For almost all of the searches we do (and we do a lot of them), we use -m 9 -d 0. -d 0 says no alignments. -m 9 usually gives the alignment information you need (percent identity, number of gaps). -m 9c (or -m 9C) gives the actual alignment encoding. Current versions of BioPerl fasta.pm can parse -m 9 output.
If you like BLAST tabular output better, try: -m 8 or -m 8C.
But mostly, use -d 0 (no alignments).
It also makes sense to set a stricter E()-value threshold, particularly for all vs all. At least -E 0.001.

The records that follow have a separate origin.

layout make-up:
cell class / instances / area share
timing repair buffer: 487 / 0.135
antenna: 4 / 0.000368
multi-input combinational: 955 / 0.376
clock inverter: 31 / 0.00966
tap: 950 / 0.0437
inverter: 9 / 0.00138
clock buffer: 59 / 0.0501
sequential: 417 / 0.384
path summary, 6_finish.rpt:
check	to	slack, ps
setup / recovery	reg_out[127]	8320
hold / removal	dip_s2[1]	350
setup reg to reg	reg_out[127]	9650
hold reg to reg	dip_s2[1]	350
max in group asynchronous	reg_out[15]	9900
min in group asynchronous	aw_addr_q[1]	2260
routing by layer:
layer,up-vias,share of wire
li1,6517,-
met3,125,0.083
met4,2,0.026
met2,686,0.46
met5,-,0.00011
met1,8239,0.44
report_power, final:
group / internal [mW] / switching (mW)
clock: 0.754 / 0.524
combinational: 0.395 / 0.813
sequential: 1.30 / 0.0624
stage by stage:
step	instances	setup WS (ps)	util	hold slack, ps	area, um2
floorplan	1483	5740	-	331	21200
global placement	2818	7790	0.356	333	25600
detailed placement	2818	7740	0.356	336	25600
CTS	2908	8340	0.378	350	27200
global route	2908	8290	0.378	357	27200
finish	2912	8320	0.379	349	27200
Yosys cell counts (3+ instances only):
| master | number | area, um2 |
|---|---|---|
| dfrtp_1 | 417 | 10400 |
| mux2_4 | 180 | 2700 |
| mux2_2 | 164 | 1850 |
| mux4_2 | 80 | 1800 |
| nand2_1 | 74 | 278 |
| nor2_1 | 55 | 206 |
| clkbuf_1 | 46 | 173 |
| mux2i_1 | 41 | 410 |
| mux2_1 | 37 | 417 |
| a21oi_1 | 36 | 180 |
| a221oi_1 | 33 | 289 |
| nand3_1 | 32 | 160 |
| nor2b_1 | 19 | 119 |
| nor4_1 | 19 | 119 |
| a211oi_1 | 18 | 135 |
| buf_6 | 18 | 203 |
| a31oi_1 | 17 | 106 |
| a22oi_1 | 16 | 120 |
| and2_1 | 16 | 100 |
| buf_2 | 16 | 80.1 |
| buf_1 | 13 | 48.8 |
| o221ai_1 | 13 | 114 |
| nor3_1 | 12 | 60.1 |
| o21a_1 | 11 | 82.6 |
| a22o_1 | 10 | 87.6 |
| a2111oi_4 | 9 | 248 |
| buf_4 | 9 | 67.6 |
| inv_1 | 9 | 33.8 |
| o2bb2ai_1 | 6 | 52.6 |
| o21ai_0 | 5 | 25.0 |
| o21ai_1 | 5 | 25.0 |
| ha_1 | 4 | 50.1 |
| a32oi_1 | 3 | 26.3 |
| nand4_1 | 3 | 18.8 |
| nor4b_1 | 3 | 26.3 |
<file path="src/rtl/alu_arbiter_ctrl.sv">
// ----------------------------------------------------------------------------
// alu_arbiter_ctrl
//   Round-robin arbiter and sequencer in front of one shared 8-bit
//   combinational ALU. It grants one of two requesters, latches that
//   requester's command and operands onto the ALU inputs, and holds them
//   for one EXEC cycle (plus MUL_LAT extra cycles for MUL). It then captures
//   the 16-bit ALU result and signals completion with a one-cycle done pulse.
//
// Parameters
//   MUL_LAT  extra EXEC cycles for MUL (cmd 4'b0100), 0..7
//   CNT_W    width of the EXEC hold counter, 2**CNT_W > MUL_LAT
//
// Ports
//   clk, rst_n               clock, asynchronous active-low reset
//   reqN_in/cmdN_in/aN_in/bN_in  requester N level request, command, operands
//   gntN_out                 pulse: requester N operands latched
//   doneN_out                pulse: result_out valid for requester N
//   result_out               last captured ALU result
//   busy_out                 high whenever the FSM is not idle
//   alu_cmd/a/b_out, alu_oe_out  ALU drive (oe only in EXEC)
//   alu_d_in                 ALU result
//
// Optional feature (macro ALU_ARB_LOCK_EN)
//   Adds lock0_in/lock1_in, which are sampled at grant. A locked winner that
//   requests again in the first IDLE cycle after its RESP is re-granted.
//   This happens for at most 4 consecutive grants. After that the normal
//   round-robin order applies again.
// ----------------------------------------------------------------------------
module alu_arbiter_ctrl #(
    parameter int MUL_LAT = 2,
    parameter int CNT_W   = 3
) (
    input  logic        clk,
    input  logic        rst_n,
    input  logic        req0_in,
    input  logic [3:0]  cmd0_in,
    input  logic [7:0]  a0_in,
    input  logic [7:0]  b0_in,
    input  logic        req1_in,
    input  logic [3:0]  cmd1_in,
    input  logic [7:0]  a1_in,
    input  logic [7:0]  b1_in,
`ifdef ALU_ARB_LOCK_EN
    input  logic        lock0_in,
    input  logic        lock1_in,
`endif
    output logic        gnt0_out,
    output logic        gnt1_out,
    output logic        done0_out,
    output logic        done1_out,
    output logic [15:0] result_out,
    output logic        busy_out,
    output logic [3:0]  alu_cmd_out,
    output logic [7:0]  alu_a_out,
    output logic [7:0]  alu_b_out,
    output logic        alu_oe_out,
    input  logic [15:0] alu_d_in
);

    localparam logic [3:0]       CMD_MUL = 4'b0100;
    localparam logic [CNT_W-1:0] MUL_CNT = CNT_W'(MUL_LAT);
    localparam logic [CNT_W-1:0] CNT_ONE = CNT_W'(1);
    localparam logic [CNT_W-1:0] CNT_ZERO = CNT_W'(0);

    typedef enum logic [1:0] {
        ST_IDLE = 2'd0,
        ST_EXEC = 2'd1,
        ST_RESP = 2'd2
    } state_t;

    state_t           state_r;
    logic [CNT_W-1:0] cnt_r;
    // Id of the most recent winner; it doubles as the id of the op in flight.
    logic             last_gnt_r;

    logic             rr_grant_s;
    logic             rr_win_s;
    logic             grant_s;
    logic             win_s;
    logic [3:0]       sel_cmd_s;
    logic [7:0]       sel_a_s;
    logic [7:0]       sel_b_s;

`ifdef ALU_ARB_LOCK_EN
    localparam logic [2:0] LOCK_MAX = 3'd4;
    logic       lock_r;       // lock of the op in flight, sampled at grant
    logic       lock_pend_r;  // first IDLE cycle after a locked op's RESP
    logic [2:0] streak_r;     // consecutive grants to last_gnt_r, saturating
`endif

    // Round-robin choice: a lone request wins, a tie goes to the other side.
    always_comb begin
        rr_grant_s = 1'b0;
        rr_win_s   = 1'b0;
        if (req0_in && req1_in) begin
            rr_grant_s = 1'b1;
            rr_win_s   = ~last_gnt_r;
        end else if (req0_in) begin
            rr_grant_s = 1'b1;
            rr_win_s   = 1'b0;
        end else if (req1_in) begin
            rr_grant_s = 1'b1;
            rr_win_s   = 1'b1;
        end else begin
            rr_grant_s = 1'b0;
            rr_win_s   = 1'b0;
        end
    end

`ifdef ALU_ARB_LOCK_EN
    // A pending lock overrides round-robin if its owner is still requesting.
    always_comb begin
        grant_s = 1'b0;
        win_s   = 1'b0;
        if (lock_pend_r && (streak_r < LOCK_MAX) &&
            (last_gnt_r ? req1_in : req0_in)) begin
            grant_s = 1'b1;
            win_s   = last_gnt_r;
        end else begin
            grant_s = rr_grant_s;
            win_s   = rr_win_s;
        end
    end
`else
    assign grant_s = rr_grant_s;
    assign win_s   = rr_win_s;
`endif

    // Operand mux for the selected winner.
    always_comb begin
        sel_cmd_s = win_s ? cmd1_in : cmd0_in;
        sel_a_s   = win_s ? a1_in   : a0_in;
        sel_b_s   = win_s ? b1_in   : b0_in;
    end

    // Sequencer FSM. Every output is a register updated here.
    always_ff @(posedge clk or negedge rst_n) begin
        if (!rst_n) begin
            state_r     <= ST_IDLE;
            cnt_r       <= CNT_ZERO;
            last_gnt_r  <= 1'b1;
            gnt0_out    <= 1'b0;
            gnt1_out    <= 1'b0;
            done0_out   <= 1'b0;
            done1_out   <= 1'b0;
            result_out  <= 16'h0000;
            busy_out    <= 1'b0;
            alu_cmd_out <= 4'h0;
            alu_a_out   <= 8'h00;
            alu_b_out   <= 8'h00;
            alu_oe_out  <= 1'b0;
`ifdef ALU_ARB_LOCK_EN
            lock_r      <= 1'b0;
            lock_pend_r <= 1'b0;
            streak_r    <= 3'd0;
`endif
        end else begin
            case (state_r)
                ST_IDLE: begin
                    done0_out <= 1'b0;
                    done1_out <= 1'b0;
`ifdef ALU_ARB_LOCK_EN
                    // The lock window lasts exactly this one IDLE cycle.
                    lock_pend_r <= 1'b0;
`endif
                    if (grant_s) begin
                        state_r     <= ST_EXEC;
                        busy_out    <= 1'b1;
                        alu_oe_out  <= 1'b1;
                        alu_cmd_out <= sel_cmd_s;
                        alu_a_out   <= sel_a_s;
                        alu_b_out   <= sel_b_s;
                        cnt_r       <= (sel_cmd_s == CMD_MUL) ? MUL_CNT : CNT_ZERO;
                        gnt0_out    <= ~win_s;
                        gnt1_out    <= win_s;
                        last_gnt_r  <= win_s;
`ifdef ALU_ARB_LOCK_EN
                        lock_r      <= win_s ? lock1_in : lock0_in;
                        if (win_s == last_gnt_r) begin
                            streak_r <= (streak_r == LOCK_MAX) ? LOCK_MAX : (streak_r + 3'd1);
                        end else begin
                            streak_r <= 3'd1;
                        end
`endif
                    end else begin
                        state_r  <= ST_IDLE;
                        busy_out <= 1'b0;
                        gnt0_out <= 1'b0;
                        gnt1_out <= 1'b0;
                    end
                end
                ST_EXEC: begin
                    gnt0_out <= 1'b0;
                    gnt1_out <= 1'b0;
                    if (cnt_r != CNT_ZERO) begin
                        cnt_r <= cnt_r - CNT_ONE;
                    end else begin
                        result_out <= alu_d_in;
                        state_r    <= ST_RESP;
                        alu_oe_out <= 1'b0;
                        done0_out  <= ~last_gnt_r;
                        done1_out  <= last_gnt_r;
                    end
                end
                ST_RESP: begin
                    done0_out <= 1'b0;
                    done1_out <= 1'b0;
                    busy_out  <= 1'b0;
                    state_r   <= ST_IDLE;
`ifdef ALU_ARB_LOCK_EN
                    lock_pend_r <= lock_r;
`endif
                end
                default: begin
                    state_r    <= ST_IDLE;
                    busy_out   <= 1'b0;
                    alu_oe_out <= 1'b0;
                    gnt0_out   <= 1'b0;
                    gnt1_out   <= 1'b0;
                    done0_out  <= 1'b0;
                    done1_out  <= 1'b0;
                end
            endcase
        end
    end

endmodule

</file>
<file path="config.mk">
export PLATFORM = sky130hd
export DESIGN_NAME = alu_arbiter_ctrl
export DESIGN_NICKNAME = d
export VERILOG_FILES = /design/src/rtl/alu_arbiter_ctrl.sv
export SDC_FILE = /design/constraint.sdc
export NUM_CORES = 1
export LEC_CHECK = 0
export CORE_MARGIN = 4
export CORE_UTILIZATION = 42
export CTS_CLUSTER_DIAMETER = 50
export CTS_CLUSTER_SIZE = 20
export DETAILED_ROUTE_END_ITERATION = 6
export GPL_TIMING_DRIVEN = 0
export PLACE_DENSITY = 0.83
export SLEW_MARGIN = 0
export SYNTH_ARGS = -nofsm -noshare
export SYNTH_HDL_FRONTEND = slang
export SYNTH_SLANG_ARGS = --single-unit
</file>
<file path="constraint.sdc">
create_clock -name clk -period 2.1 [get_ports clk]
set_clock_uncertainty 0.2 [all_clocks]
set_input_delay 0.63 -clock clk [delete_from_list [all_inputs] [get_ports clk]]
set_output_delay 0.63 -clock clk [all_outputs]
set_load 0.01 [all_outputs]
</file>
; After elaboration in Yosys (flattened, before gate mapping)
; Cells that the tools add are included.
[word_totals]
register_bits = 48
input_bits = 60
output_inout_bits = 42
wordCells = 60
[op_classes]
n_addsub = 1
n_eq_ne = 6
n_mux = 28
bitwise_logic = 4
n_reduce_logical = 8
[op_table]
columns = op, count
row1 = 8-bit 2-to-1 mux, 2
row2 = 1-bit 2-to-1 mux, 15
row3 = 3-bit 2-to-1 mux, 2
row4 = "2-bit != test, second input constant", 3
row5 = 1-bit case mux with 2 select lines, 3
row6 = 3-bit case mux with 2 select lines, 1
row7 = 3-bit AND reduction, 2
row8 = "4-bit by 3-bit == test with 1-bit output, second input constant", 1
row9 = 2-bit 2-to-1 mux, 2
row10 = 4-bit 2-to-1 mux, 1
row11 = 1-bit NOT, 4
row12 = 2-bit case mux with 2 select lines, 1
row13 = 2-bit AND reduction, 2
row14 = 1-bit case mux with 3 select lines, 1
row15 = 3-bit nonzero test, 1
row16 = "3-bit by 1-bit subtractor with 3-bit output, second input constant", 1
row17 = "2-bit by 1-bit == test with 1-bit output, second input constant", 1
row18 = "2-bit == test, second input constant", 1
row19 = 2-bit logical NOT, 1
row20 = 2-bit nonzero test, 1
row21 = 1-bit logical AND, 1

; Logic depth before layout (Yosys ltp)
[logic_depth]
ltp_word = 8
mapped_depth = 6
depth_no_buf = 5

; Worst setup path after synthesis
; No wires, ideal clock.
[synth_timing]
kind = input -> register
from = in req1_in
to = reg alu_a_out[0]
setup_ps = 125
arrival_time_ps = 1637
required_time_ps = 1775
path_slack_ps = 138
path_stages = 4
path_buffers = 1
cell_sequence = a21boi_2 -> buf_6 -> mux2_4 -> mux2_4
[synth_between]
elab_chain_len = 4
elab_cells_between_ends = 8
classes_between = mux (6) / reduce/logical (2)
[synth_lines]
columns = element, line_no
row1 = from (decl), 39  ; input logic req1_in,
row2 = 1-bit 2-to-1 mux, 101  ; end else if (req1_in) begin
row3 = 1-bit 2-to-1 mux, 98  ; end else if (req0_in) begin
row4 = 1-bit 2-to-1 mux, 95  ; if (req0_in && req1_in) begin
row5 = 8-bit 2-to-1 mux / 2-bit AND reduction (equally long branches), -
row6 = to (signal assigned), 171  ; alu_a_out <= sel_a_s;
row7 = to (decl), 54  ; output logic [7:0] alu_a_out,
; Parallel ways exist; a longest one is shown, timed or not.
; A chain may end at the register's enable or synchronous reset.

; Worst setup path after layout
[layout_timing]
from = reg gnt1_out
to = out gnt1_out
[layout_lines]
columns = element, line_no
row1 = from (decl), 48  ; output logic gnt1_out,
row2 = from (signal assigned), 175  ; gnt1_out <= win_s;
; No word-level cell between the ends.

==> impl_metrics.json <==
{
  "synthTopCellsByCount": "dfrtp_1, mux2_2, mux2_4",
  "fin_area_um2": 3581,
  "initial_core_util_pct": 43.93,
  "fin_ws_ns": 0.05281,
  "dieArea_um2": 6650,
  "crit_path_start_kind": "register",
  "power.density_nw_per_um2": 1331,
  "rr_worst_depth": 6,
  "clk_pin_slew_worst_paths_ns": 0.09,
  "status": "complete, no violations",
  "yosysTopAreaCellShare_pct": 51.76,
  "fin_tns_setup_ns": 0,
  "synth_nets": 214,
  "clock_latency_ns": 0.29,
  "area_delta_synth_final_pct": 57.60,
  "htreeDepth": 2,
  "synth_cells": 152,
  "synthTopCellsByArea": "dfrtp_1, mux2_4, mux2_2, buf_6, dfstp_2",
  "wl_um": 5013,
  "drt.antenna.violating_nets": 0,
  "synth_area_leader_cell": "dfrtp_1",
  "r2r_start": "cnt_r[0]$_DFFE_PN0P_",
  "gp_congestion": 0.8202,
  "cp_max_fo": 2,
  "fp.dieH_um": 81.55,
  "slew_headroom_pct": 64.90,
  "vdd_drop_max_mv": 0.6444,
  "grt_use_total_pct": 15.74,
  "syn-cell-area_um2": 2272,
  "ys_ff_latch": 48,
  "root_buffer": "clkbuf_8",
  "p_total_w": 0.004764,
  "grt_pass1_vias": 1654,
  "r2r-end": "result_out[14]$_DFFE_PN0P_",
  "yosysSeqAreaShare_pct": 52.92,
  "power_switching_w": 0.001495,
  "power_frac_clock_pct": 11.1,
  "viasPerCell": 4.777,
  "core_area_um2": 5172,
  "dpl_cell_area_um2": 3386,
  "dp_hpwl_um": 3845,
  "grt.overflow.total": 0,
  "max_freq_mhz": 488.5,
  "die-width_um": 81.55,
  "io_pins": 102,
  "worstMarginPinSlew_ns": 0.5265,
  "arrival_ns": 1.22,
  "rows": 26,
  "critPathRequiredTime_ns": 1.27,
  "path_buf_inv": 1,
  "path_depth": 1,
  "leakage_nw": 1.561,
  "crit_end": "gnt1_out",
  "internal-power_w": 0.003269,
  "yosysMostFrequentCell": "dfrtp_1",
  "slew_violations": 0,
  "slowest_stage": "clkdlybuf4s50_1",
  "crit_chain": "clkdlybuf4s50_1",
  "grt_max_degree": 27,
  "hold_ws_ns": 0.1037,
  "reg2reg_slack_ns": 0.19,
  "synth_edf_count": 0,
  "setup_viol": 0,
  "grt_pass1_wl_um": 7914,
  "yosysWarningCount": 0,
  "period_minus_slack_ns": 2.047,
  "drc": 0,
  "critPathLaunch": "gnt1_out$_DFFE_PN0P_",
  "critPathTopFamily": "buffers and inverters",
  "ys_async_sr_fraction_pct": 100.0,
  "antenna-diode-count": 0,
  "rsz0062_at_grt": "false",
  "cts_buffer_depth": 2,
  "cts_num_sinks": 48,
  "cap_violations": 0,
  "drive_gt1_share_pct": 30.26,
  "p_sw_share_pct": 31.38,
  "dp_slack_ns": -0.5662,
  "combinationalPowerShare_pct": 54.2,
  "critPathMaxStageDelay_ns": 0.56,
  "syn_area_per_cell_um2": 14.95,
  "antenna_found_initial": 0,
  "cts_made_buffers": 5,
  "min_period_over_period_pct": 97.49,
  "dr.pass1.iters": 4,
  "p_seq_share_pct": 34.7,
  "dr.first_iter.drc_count": 63,
  "holdBufCountCts": 0,
  "cts_tree": "done",
  "io_buffers": 101,
  "synth_flop_cell": "dfrtp_1",
  "vias": 1629,
  "hold_viol_final": 0,
  "critPathCaptureType": "primary output",
  "crit_type": "register to primary output",
  "min_path_type": "primary input to async pin",
  "yosysUniqueCellTypes": 28,
  "layout.nets": 332,
  "wl_per_cell_um": 14.70
}
## stage by stage
step,util [%],cells
floorplan,-,152
global placement,65.17,323
detailed placement,65.46,324
CTS,68.41,336
global route,69.23,341
finish,69.23,341
## worst min-delay path by stage
stage	slack, ns	end	startpoint
after floorplan	0.13	alu_a_out[0]$_DFFE_PN0P_	rst_n
after global placement	0.26	alu_oe_out$_DFFE_PN0P_	alu_oe_out$_DFFE_PN0P_
after detailed placement	0.27	busy_out$_DFFE_PN0N_	busy_out$_DFFE_PN0N_
after CTS	0.11	gnt1_out$_DFFE_PN0P_	rst_n
after global routing	0.13	result_out[6]$_DFFE_PN0P_	rst_n
final	0.10	result_out[6]$_DFFE_PN0P_	rst_n
## sequential cells by signal, indices dropped and copies added, names as in the netlist, 2 cells and up
register,cells
alu_a_out,8
alu_b_out,8
alu_cmd_out,4
cnt_r,3
result_out,16
state_r,2
## layout by cell type, fill, tap and decap left out, types with 3 or more instances in the layout
master	Yosys	final
dfrtp_1	47	47
nor2_1	4	4
inv_1	3	3
buf_6	5	4
mux2_2	28	28
o21ai_0	4	4
buf_4	0	7
clkdlybuf4s50_1	0	96
a21oi_1	4	4
nand2_1	5	5
mux2_4	27	27
clkbuf_8	0	5
## final cells by class
| type | instances | area [um2] |
|---|---|---|
| fill | 393 | 1592 |
| tap | 70 | 87.58 |
| buffer | 5 | 63.81 |
| multi-input combinational | 96 | 1010 |
| sequential | 48 | 1202 |
| clock inverter | 1 | 5.005 |
| inverter | 3 | 11.26 |
| clock buffer | 7 | 76.32 |
| timing repair buffer | 111 | 1125 |
## logic make-up (layout without fill, tap and decap cells)
logic type | Yosys count | count (layout) | synth area share (%)
muxes | 58 | 58 | 33.09
DFF | 48 | 48 | 52.92
and+or+nand+nor | 22 | 22 | 6.113
buffers and inverters | 8 | 127 | 2.973
adders and majority gates | 2 | 2 | 1.101
AOI/OAI and AO/OA | 14 | 14 | 3.800
## what timing repair did
action	4_1_cts	5_1_grt
endpoints found under the hold margin	0	0
buffers inserted	3	5
pin swaps	1	1
endpoints found under the setup margin	21	3
resized for setup	6	2
cloned	1	0
## per-layer routing
layer	vias to the layer above	routed length, um	track usage [%]
met4	0	54	3.547
met5	-	0	0
met1	788	2057	18.88
li1	780	-	-
met3	7	377	5.154
met2	54	2524	27.36
## power groups by stage
| stage | Clock [W] | Combinational (W) | Sequential, W |
|---|---|---|---|
| floorplan | 0 | 0.00114 | 0.00184 |
| global placement | 0 | 0.00246 | 0.00165 |
| detailed placement | 0 | 0.00250 | 0.00167 |
| CTS | 0.000543 | 0.00256 | 0.00166 |
| global route | 0.000587 | 0.00277 | 0.00172 |
| finish | 0.000527 | 0.00258 | 0.00165 |
No activity file was read; power rests on OpenSTA's default activity.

The information in the previous answer is mistaken. -m 9i (the 'i' simply adds percent identity to the normal description line; -m 9 gives much more information, i.e. alignment boundaries) does not prevent the alignments from being displayed (you need -d 0), and it doesn't show only the best alignment (-b 1 would only show the best description line, without that, you will get all the descriptions with E()-values better than the threshold; -b 1 would be inappropriate for all-v-all, since you would just get back the identical match.)
Using -m 9 -d 0 is much more compact than normal FASTA/GGSEARCH output, but still much more verbose than -m 8C (it gives information about the statistics, library size, etc that blast tabular output lacks).